Jason Thomas

No. 65, 81
- Position: Offensive lineman

Personal information
- Born: July 10, 1977 (age 49) Savannah, Georgia, U.S.
- Listed height: 6 ft 4 in (1.93 m)
- Listed weight: 325 lb (147 kg)

Career information
- High school: Beach (Savannah)
- College: Hampton
- NFL draft: 2000: 7th round, 222nd overall pick

Career history
- San Diego Chargers (2000–2001); Baltimore Ravens (2001–2003); Miami Dolphins (2005)*; Buffalo Bills (2006)*; San Jose SaberCats (2008);
- * Offseason or practice squad member only
- Stats at Pro Football Reference
- Stats at ArenaFan.com

= Jason Thomas (American football) =

American football player (born 1977)

Jason Thomas (born July 10, 1977) is an American former professional football offensive lineman who played for the Baltimore Ravens of the National Football League (NFL). He played college football for the South Carolina Gamecocks and Hampton Pirates, and was selected by the San Diego Chargers in the seventh round of the 2000 NFL draft.

==Early life==
Jason Thomas was born on July 10, 1977, in Savannah, Georgia. He attended Beach High School in Savannah.

==College career==
Thomas enrolled at the University of South Carolina to play college football for the Gamecocks. He redshirted the 1995 season and played for the varsity team in 1996. He then transferred to play for the Pirates of Hampton University from 1997 to 1999. Thomas earned All-Mid-Eastern Athletic Conference honors in 1998 and 1999 and NCAA Division I-AA All-American recognition in 1999. He graduated from Hampton in December 1999 with a sports management degree.

==Professional career==
After going undrafted in the 2000 NFL draft, Thomas signed with the San Diego Chargers on April 16, 2000. He signed a three-year contract with the team on July 19. He was released on August 27 and signed to the Chargers' practice squad on August 29. Thomas was promoted to the active roster on December 22, 2000, but did not play in any games during the 2000 season. He was released on September 2, 2001, and signed to the practice squad on September 4.

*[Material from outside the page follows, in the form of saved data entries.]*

interface afr_out_if import afr_pkg::*; ();
  logic    valid;
  logic    ready;
  byte_t   payload_byte;
  logic    last_byte;
  status_t frame_status;

  modport source (output valid, output payload_byte, output last_byte,
                  output frame_status, input ready);
  modport sink (input valid, input payload_byte, input last_byte,
                input frame_status, output ready);
endinterface

File: src/hw/rtl/afr_ram.sv
module afr_ram #(
  parameter int unsigned WIDTH = 8,
  parameter int unsigned DEPTH = 64
) (
  input  logic                                       clk_i,
  input  logic                                       we_i,
  input  logic [((DEPTH > 1) ? $clog2(DEPTH) : 1)-1:0] waddr_i,
  input  logic [WIDTH-1:0]                           wdata_i,
  input  logic                                       re_i,
  input  logic [((DEPTH > 1) ? $clog2(DEPTH) : 1)-1:0] raddr_i,
  output logic [WIDTH-1:0]                           rdata_o
);

  logic [WIDTH-1:0] mem_q [DEPTH];
  logic [WIDTH-1:0] rdata_q;

  always_ff @(posedge clk_i) begin
    if (we_i) begin
      mem_q[waddr_i] <= wdata_i;
    end
    if (re_i) begin
      rdata_q <= mem_q[raddr_i];
    end
  end

  assign rdata_o = rdata_q;

endmodule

On November 20, 2001, Thomas was signed to the Baltimore Ravens' active roster of the Chargers' practice squad. However, he did not appear in any games during the 2001 season. He played in 13 games in 2002 in a reserve role. Thomas also played in the 2003 regular season opener in a backup role before being released on September 8, 2003.

On February 15, 2005, Thomas signed with the Miami Dolphins. He was released on September 3, 2005, before the start of the regular season.

Thomas was signed by the Buffalo Bills on January 6, 2006. He was released on September 2, 2006.

On April 10, 2008, Thomas signed with the San Jose SaberCats of the Arena Football League (AFL) during mid-season. The SaberCats advanced to ArenaBowl XXII but lost to the Philadelphia Soul by a score of 59–56.

==Personal life==
Thomas previously served as an assistant line coach for the Morgan State Bears.